Return only that part of the material below which starts with the line containing "vias = 18536" and goes on through the line containing "type,count,area share", restated exactly.

-.-.-

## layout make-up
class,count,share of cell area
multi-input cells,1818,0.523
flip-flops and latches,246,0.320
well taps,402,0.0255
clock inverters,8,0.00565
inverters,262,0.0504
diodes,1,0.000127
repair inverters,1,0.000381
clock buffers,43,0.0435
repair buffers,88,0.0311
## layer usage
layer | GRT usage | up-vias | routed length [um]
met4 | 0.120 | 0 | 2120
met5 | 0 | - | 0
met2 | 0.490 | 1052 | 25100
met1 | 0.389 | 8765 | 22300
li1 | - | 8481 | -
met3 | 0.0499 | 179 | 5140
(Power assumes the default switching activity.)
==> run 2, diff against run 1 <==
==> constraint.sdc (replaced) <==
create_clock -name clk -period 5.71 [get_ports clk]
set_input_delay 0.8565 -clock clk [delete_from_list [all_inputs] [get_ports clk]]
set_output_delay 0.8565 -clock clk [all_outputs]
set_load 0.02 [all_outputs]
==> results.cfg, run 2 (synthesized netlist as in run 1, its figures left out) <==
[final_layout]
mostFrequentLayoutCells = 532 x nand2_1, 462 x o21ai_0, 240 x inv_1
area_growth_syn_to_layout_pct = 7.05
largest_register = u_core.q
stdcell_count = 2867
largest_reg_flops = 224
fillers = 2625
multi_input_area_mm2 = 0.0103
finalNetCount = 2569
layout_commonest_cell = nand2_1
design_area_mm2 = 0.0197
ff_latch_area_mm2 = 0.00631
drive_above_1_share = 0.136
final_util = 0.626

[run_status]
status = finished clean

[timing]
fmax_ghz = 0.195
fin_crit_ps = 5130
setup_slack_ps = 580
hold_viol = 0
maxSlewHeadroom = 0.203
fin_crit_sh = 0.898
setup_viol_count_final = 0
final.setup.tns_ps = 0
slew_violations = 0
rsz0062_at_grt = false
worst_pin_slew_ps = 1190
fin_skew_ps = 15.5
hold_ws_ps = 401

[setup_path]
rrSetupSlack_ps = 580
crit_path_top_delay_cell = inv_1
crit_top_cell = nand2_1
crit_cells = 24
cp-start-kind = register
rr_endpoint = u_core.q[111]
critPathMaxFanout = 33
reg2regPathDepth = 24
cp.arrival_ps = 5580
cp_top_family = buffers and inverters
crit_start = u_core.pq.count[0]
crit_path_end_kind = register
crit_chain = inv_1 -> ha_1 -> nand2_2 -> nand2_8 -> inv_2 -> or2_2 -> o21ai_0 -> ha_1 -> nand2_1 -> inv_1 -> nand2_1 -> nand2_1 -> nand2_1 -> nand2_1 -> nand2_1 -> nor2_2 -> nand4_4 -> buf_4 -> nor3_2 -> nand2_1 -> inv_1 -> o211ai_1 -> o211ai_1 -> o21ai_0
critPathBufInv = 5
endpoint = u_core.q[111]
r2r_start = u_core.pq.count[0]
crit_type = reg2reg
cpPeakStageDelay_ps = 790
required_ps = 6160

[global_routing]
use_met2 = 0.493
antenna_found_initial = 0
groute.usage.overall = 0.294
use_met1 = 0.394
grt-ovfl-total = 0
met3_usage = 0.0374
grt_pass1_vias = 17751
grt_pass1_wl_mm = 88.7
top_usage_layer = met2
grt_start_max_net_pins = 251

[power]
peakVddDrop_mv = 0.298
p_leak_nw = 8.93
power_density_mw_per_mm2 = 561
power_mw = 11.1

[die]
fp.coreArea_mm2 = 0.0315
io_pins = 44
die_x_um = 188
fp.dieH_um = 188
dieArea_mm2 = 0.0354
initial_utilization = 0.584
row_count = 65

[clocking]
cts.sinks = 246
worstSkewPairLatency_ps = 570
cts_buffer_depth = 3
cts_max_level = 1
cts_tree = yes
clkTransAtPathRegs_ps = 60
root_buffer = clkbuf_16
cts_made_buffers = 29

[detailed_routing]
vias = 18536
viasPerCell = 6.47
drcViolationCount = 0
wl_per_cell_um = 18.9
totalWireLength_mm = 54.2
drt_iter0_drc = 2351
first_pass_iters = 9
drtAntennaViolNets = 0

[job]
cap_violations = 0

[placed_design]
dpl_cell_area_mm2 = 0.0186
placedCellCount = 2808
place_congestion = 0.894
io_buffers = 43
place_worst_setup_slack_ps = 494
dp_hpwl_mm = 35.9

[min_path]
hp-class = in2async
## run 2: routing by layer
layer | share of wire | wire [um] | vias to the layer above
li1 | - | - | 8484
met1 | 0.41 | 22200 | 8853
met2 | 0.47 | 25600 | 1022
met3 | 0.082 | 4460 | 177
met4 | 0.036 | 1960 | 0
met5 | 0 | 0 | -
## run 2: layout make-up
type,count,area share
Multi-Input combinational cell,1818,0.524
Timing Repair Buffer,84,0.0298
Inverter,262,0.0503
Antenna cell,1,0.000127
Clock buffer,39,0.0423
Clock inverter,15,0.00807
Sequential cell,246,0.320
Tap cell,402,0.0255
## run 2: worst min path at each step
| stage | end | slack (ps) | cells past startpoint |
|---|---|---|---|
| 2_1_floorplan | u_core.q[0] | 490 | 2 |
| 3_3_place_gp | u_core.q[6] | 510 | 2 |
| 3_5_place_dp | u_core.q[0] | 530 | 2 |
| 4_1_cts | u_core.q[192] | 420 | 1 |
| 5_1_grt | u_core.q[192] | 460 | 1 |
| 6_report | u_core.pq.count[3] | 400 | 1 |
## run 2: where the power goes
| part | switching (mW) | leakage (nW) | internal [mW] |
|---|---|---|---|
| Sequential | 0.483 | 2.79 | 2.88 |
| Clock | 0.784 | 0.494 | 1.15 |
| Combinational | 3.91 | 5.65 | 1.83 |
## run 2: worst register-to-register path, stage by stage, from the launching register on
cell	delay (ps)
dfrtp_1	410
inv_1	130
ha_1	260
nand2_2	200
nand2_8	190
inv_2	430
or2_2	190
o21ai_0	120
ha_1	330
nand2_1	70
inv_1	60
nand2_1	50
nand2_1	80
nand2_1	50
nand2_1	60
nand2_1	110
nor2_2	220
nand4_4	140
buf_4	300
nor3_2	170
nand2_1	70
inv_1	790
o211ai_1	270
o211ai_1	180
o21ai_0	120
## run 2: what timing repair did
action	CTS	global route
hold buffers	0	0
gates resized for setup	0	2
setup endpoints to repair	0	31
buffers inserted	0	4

-.-.-

RESPONSE:
vias = 18536
viasPerCell = 6.47
drcViolationCount = 0
wl_per_cell_um = 18.9
totalWireLength_mm = 54.2
drt_iter0_drc = 2351
first_pass_iters = 9
drtAntennaViolNets = 0

[job]
cap_violations = 0

[placed_design]
dpl_cell_area_mm2 = 0.0186
placedCellCount = 2808
place_congestion = 0.894
io_buffers = 43
place_worst_setup_slack_ps = 494
dp_hpwl_mm = 35.9

[min_path]
hp-class = in2async
## run 2: routing by layer
layer | share of wire | wire [um] | vias to the layer above
li1 | - | - | 8484
met1 | 0.41 | 22200 | 8853
met2 | 0.47 | 25600 | 1022
met3 | 0.082 | 4460 | 177
met4 | 0.036 | 1960 | 0
met5 | 0 | 0 | -
## run 2: layout make-up
type,count,area share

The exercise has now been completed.